Financial Reporting Fiascos: Don’t Forget About Canada!

We Canadians are generally modest folks, but we do like to remind the world of our accomplishments now and then. This is true even regarding business scandals. We’ve got ’em, just like everyone else does.

Here’s an article by Al Rosen, Canada’s dean of forensic accounting: On trusts and Greedy Media from yesterday’s Financial Post.

The article is about how the business media in Canada are complicit in hurting the investing public by unreflectively promoting “Income Trusts.” [Wiki-Warning] The technical details aren’t important here, so suffice it to say that investment trusts are essentially a kind of investment vehicle, more common in Canada than in the U.S., designed to produce a constant trickle of income for investors and (until recently) offering certain tax advantages over other investments.

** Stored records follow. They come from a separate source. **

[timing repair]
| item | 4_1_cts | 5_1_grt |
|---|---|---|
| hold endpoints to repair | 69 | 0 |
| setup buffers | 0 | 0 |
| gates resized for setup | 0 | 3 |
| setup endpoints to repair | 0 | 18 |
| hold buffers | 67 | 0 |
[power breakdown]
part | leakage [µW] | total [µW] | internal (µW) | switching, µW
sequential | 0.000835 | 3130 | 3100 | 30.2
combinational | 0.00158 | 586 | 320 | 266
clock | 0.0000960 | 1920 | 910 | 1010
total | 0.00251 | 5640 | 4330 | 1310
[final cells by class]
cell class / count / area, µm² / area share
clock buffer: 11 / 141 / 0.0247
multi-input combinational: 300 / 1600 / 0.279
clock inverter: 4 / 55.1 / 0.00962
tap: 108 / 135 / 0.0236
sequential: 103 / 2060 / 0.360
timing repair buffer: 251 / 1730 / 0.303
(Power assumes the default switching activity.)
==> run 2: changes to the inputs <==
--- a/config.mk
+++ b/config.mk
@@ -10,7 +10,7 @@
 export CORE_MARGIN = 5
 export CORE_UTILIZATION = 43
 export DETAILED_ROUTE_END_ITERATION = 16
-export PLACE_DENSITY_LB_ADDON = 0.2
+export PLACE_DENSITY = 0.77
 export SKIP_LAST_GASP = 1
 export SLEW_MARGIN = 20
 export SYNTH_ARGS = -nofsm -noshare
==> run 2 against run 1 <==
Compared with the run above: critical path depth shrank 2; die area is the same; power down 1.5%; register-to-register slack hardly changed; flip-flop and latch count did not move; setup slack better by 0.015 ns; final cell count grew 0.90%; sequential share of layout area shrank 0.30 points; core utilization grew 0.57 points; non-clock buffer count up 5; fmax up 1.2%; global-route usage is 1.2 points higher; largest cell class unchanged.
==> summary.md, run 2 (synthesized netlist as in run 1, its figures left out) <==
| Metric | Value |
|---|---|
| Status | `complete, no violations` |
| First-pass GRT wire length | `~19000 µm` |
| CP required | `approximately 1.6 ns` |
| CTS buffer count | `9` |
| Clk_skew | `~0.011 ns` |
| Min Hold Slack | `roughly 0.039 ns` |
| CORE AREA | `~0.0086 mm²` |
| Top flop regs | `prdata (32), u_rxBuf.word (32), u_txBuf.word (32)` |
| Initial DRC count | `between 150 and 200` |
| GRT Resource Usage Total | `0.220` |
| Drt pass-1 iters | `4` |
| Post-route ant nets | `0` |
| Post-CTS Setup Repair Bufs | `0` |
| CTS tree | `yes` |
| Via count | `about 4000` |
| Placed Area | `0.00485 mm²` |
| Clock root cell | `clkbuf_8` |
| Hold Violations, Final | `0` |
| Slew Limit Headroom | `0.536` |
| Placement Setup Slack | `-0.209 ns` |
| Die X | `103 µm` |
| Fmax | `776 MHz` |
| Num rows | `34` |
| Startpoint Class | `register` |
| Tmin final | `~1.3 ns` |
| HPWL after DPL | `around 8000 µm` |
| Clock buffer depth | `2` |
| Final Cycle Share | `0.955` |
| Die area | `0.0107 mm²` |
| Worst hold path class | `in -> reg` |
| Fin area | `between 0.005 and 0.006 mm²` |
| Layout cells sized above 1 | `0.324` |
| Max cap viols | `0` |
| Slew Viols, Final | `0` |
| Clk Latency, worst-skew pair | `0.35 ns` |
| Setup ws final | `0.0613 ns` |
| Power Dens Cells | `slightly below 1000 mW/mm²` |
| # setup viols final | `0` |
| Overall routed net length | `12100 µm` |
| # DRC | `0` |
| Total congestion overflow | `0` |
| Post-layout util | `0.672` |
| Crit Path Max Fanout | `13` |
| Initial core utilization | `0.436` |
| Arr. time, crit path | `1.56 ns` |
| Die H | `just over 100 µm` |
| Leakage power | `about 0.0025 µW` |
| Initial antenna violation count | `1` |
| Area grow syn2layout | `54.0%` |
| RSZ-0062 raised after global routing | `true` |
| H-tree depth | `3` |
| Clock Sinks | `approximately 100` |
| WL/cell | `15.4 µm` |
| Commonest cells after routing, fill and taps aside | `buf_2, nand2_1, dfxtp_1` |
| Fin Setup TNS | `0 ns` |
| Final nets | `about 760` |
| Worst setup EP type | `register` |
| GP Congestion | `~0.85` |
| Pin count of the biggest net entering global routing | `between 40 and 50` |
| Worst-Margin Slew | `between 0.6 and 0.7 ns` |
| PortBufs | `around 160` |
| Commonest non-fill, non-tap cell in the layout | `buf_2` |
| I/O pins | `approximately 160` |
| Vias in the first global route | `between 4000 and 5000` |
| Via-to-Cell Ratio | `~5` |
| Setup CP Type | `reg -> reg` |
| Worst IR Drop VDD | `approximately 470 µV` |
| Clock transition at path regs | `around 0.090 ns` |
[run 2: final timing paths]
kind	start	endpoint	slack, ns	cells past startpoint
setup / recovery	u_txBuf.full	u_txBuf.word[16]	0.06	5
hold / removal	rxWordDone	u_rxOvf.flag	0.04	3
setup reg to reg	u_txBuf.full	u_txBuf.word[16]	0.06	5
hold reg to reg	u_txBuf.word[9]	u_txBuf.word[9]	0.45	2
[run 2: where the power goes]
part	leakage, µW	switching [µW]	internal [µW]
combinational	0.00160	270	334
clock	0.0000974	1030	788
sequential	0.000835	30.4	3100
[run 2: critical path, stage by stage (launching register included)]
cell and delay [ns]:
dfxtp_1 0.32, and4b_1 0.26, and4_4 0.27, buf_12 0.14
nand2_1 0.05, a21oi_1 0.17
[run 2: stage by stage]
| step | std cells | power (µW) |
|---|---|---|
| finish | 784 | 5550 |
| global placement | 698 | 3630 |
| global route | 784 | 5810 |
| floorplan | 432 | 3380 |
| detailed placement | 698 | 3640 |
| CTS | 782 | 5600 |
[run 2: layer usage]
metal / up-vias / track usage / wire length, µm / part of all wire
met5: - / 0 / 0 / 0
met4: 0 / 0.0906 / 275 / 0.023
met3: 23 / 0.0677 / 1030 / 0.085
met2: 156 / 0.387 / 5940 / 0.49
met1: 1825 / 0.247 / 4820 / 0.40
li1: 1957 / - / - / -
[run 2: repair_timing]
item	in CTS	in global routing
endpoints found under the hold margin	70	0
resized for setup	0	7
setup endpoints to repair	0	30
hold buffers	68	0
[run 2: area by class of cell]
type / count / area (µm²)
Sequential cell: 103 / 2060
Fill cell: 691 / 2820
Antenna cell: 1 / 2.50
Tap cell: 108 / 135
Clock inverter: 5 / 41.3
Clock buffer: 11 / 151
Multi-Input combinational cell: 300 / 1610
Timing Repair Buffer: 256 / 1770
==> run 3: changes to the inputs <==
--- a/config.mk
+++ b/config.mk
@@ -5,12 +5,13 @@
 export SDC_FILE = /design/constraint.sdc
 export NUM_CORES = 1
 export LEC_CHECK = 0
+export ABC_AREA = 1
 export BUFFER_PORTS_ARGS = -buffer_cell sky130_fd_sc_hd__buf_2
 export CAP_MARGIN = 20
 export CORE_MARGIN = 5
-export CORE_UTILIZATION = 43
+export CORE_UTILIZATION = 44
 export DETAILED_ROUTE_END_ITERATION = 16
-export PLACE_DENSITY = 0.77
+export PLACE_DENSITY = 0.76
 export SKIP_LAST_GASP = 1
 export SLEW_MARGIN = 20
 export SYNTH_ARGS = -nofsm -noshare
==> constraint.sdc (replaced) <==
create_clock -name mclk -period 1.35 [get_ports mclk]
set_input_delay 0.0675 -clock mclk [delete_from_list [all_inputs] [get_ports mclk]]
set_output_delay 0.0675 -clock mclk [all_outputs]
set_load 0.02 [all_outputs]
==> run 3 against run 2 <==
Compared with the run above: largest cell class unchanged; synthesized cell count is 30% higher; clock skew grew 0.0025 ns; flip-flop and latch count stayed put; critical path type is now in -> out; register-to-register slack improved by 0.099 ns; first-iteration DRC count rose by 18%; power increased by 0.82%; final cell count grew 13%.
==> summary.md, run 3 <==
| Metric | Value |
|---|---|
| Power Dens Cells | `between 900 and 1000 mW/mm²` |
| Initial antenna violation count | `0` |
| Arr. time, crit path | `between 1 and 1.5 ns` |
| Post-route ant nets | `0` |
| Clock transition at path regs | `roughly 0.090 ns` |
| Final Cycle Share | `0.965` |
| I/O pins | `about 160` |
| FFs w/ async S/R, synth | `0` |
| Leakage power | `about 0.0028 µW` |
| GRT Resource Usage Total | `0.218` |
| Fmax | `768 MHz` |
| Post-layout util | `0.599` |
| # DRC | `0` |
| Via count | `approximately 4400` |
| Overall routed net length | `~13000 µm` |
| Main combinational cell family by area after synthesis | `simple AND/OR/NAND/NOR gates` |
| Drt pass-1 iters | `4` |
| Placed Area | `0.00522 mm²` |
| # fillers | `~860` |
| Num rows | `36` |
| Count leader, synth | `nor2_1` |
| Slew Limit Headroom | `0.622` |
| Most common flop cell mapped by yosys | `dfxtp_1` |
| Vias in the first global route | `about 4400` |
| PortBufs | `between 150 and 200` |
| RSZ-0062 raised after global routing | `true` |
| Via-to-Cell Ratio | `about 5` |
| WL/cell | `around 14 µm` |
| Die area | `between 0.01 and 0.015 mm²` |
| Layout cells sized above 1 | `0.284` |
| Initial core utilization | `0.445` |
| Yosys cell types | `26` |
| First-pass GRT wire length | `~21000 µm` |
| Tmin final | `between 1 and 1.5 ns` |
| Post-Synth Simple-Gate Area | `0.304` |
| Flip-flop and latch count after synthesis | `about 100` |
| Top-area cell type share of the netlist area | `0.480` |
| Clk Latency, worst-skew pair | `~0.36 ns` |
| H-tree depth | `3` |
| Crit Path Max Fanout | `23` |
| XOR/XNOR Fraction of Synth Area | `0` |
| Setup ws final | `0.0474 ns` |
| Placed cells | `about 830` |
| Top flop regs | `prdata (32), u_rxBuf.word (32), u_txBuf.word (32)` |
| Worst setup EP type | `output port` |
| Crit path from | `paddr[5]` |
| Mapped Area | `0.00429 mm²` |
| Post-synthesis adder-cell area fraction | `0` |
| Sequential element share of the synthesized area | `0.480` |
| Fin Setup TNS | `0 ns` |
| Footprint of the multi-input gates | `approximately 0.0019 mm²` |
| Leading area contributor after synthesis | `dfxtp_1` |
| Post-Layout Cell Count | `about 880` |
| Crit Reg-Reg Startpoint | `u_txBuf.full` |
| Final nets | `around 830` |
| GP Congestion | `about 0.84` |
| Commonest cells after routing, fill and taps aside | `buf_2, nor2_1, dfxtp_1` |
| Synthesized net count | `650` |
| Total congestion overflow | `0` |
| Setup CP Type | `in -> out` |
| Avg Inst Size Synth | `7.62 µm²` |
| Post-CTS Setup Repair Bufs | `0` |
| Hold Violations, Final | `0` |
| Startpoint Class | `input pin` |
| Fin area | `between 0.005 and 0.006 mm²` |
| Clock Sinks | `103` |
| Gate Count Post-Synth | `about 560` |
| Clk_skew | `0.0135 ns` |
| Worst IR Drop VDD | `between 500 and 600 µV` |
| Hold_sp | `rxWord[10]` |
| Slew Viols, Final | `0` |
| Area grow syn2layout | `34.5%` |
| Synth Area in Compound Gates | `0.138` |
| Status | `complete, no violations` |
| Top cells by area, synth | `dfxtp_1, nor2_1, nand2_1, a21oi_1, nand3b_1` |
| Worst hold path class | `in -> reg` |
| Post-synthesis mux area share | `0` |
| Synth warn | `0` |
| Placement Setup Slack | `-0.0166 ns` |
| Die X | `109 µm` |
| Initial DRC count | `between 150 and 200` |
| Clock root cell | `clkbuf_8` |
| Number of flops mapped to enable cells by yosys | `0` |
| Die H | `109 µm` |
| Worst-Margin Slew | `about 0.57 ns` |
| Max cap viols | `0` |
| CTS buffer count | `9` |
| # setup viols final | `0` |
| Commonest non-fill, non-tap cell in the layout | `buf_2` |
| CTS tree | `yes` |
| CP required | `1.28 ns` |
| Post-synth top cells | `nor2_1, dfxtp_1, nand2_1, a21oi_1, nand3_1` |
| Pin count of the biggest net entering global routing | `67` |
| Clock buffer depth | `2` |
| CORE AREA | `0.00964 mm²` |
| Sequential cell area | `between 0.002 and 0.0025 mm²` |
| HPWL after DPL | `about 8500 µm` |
### config.mk
export PLATFORM = sky130hd
export DESIGN_NAME = nvp_dev_flat
export DESIGN_NICKNAME = d
export VERILOG_FILES = /design/src/verilog/nvp_pkg.sv /design/src/verilog/nvp_if.sv /design/src/verilog/nvp_dev.sv /design/src/flat_wrapper.sv
export VERILOG_INCLUDE_DIRS = /design/src /design/src/verilog
export SDC_FILE = /design/constraint.sdc
export NUM_CORES = 1
export LEC_CHECK = 0
export BUFFER_PORTS_ARGS = -buffer_cell sky130_fd_sc_hd__buf_2
export CAP_MARGIN = 20
export CELL_PAD_IN_SITES_DETAIL_PLACEMENT = 1
export CELL_PAD_IN_SITES_GLOBAL_PLACEMENT = 1
export CORE_ASPECT_RATIO = 1.2
export CORE_MARGIN = 5
export CORE_UTILIZATION = 40
export CTS_BUF_LIST = sky130_fd_sc_hd__clkbuf_8
export DETAILED_ROUTE_END_ITERATION = 12
export GPL_TIMING_DRIVEN = 0
export PLACE_DENSITY = 0.61
export REMOVE_ABC_BUFFERS = 1
export SYNTH_ARGS = -nofsm -noshare
export SYNTH_HDL_FRONTEND = slang
export SYNTH_SLANG_ARGS = --single-unit
### constraint.sdc
create_clock -name clk_in -period 3.54 [get_ports clk_in]
set_input_delay 0.354 -clock clk_in [delete_from_list [all_inputs] [get_ports clk_in]]
set_output_delay 0.354 -clock clk_in [all_outputs]
set_load 0.02 [all_outputs]
===== config.mk =====
export PLATFORM = sky130hd
export DESIGN_NAME = ddr_ctl_flat
export DESIGN_NICKNAME = d
export VERILOG_FILES = /design/src/hdl/ddr_dll_pkg.sv /design/src/hdl/ddr_link_if.sv /design/src/hdl/ddr_ctl.sv /design/src/flat_wrapper.sv
export SDC_FILE = /design/constraint.sdc
export NUM_CORES = 1
export LEC_CHECK = 0
export BUFFER_PORTS_ARGS = -buffer_cell sky130_fd_sc_hd__buf_4
export CAP_MARGIN = 30
export CORE_MARGIN = 1
export CORE_UTILIZATION = 52
export DETAILED_ROUTE_END_ITERATION = 10
export PLACE_DENSITY = 0.88
export SETUP_SLACK_MARGIN = 0.05
export SYNTH_ARGS = -nofsm -noshare
export SYNTH_HDL_FRONTEND = slang
export SYNTH_SLANG_ARGS = --single-unit

===== constraint.sdc =====
create_clock -name I_MCLK -period 7.6 [get_ports I_MCLK]
set_input_delay 0.38 -clock I_MCLK [delete_from_list [all_inputs] [get_ports I_MCLK]]
set_output_delay 0.38 -clock I_MCLK [all_outputs]
set_load 0.02 [all_outputs]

Rosen’s main point about Income Trusts is that, as investments, they’re a mixed bag. Because of this they ought to be invested in only very carefully, something perhaps best left to professional fund managers and avoided by “retail” investors.

But Rosen has a more general point to make about the naivete of Canadian investors regarding the security of their investments — which depends, of course, in part on credible financial reporting:

Whereas the evidence is overwhelming that financial reporting chicanery abounds in our prosecution-free country, we choose to our detriment to pretend otherwise. Instead of being able to name 25 recent Canadian fiascos, most Canadian investors can refer only to U.S. examples. The home-grown disasters are simply not registering in our collective consciousness, and our national media are a significant reason for that.

Instead of referencing Canadian misfortunes such as Bre-X, Livent, YBM Magnex, Castor Holdings, Nortel, Royal Group, Biovail, Hollinger, Atlas Cold Storage, Heating Oil Partners, FMF Capital, Specialty Foods and others, our media use U.S. examples like Enron and Worldcom.

The media leave the impression that Canada is largely free of any major financial reporting dustups, leaving an investing public that is naive, overly trusting, and all too ripe for the next scam.

Mea culpa! It’s not just the media that is to blame. I teach business ethics — at a Canadian university — yet I too am much more apt to mention Enron and Worldcom during lectures and in conference presentations than I am to mention any of the Canadian examples Rosen mentions. My lazy excuse is that students and others recognize the name “Enron” — heads nod knowingly when I mention it — but would surely stare blankly if I mentioned “Bre-X”, even though the latter is a Canadian scandal that also happens to be the biggest mining scandal in history.

But the risk here isn’t just that Canadian students (or investors!) will forget that we, too, have had our share of corporate scandals. The point is that the overuse of now-standard American examples like Enron and Worldcom is liable to allow people to assume that there is something special about those companies, or perhaps about the American financial market, that allowed those scandals to happen. The truth of course is that no one has cornered the market on dodgy financial reporting. Financial reporting is always going to be fraught with challenges, first because it involves a complex 3-party relationship between a company, its investors, and auditors who are paid by the former yet serve the latter. The second reason why financial reporting is always (and everywhere) a challenge is that it involves a considerable degree of human judgment, judgment that is inevitably affected by varying degrees of greed, incompetence, and excesses of optimism. And those frailties, unfortunately, are universal.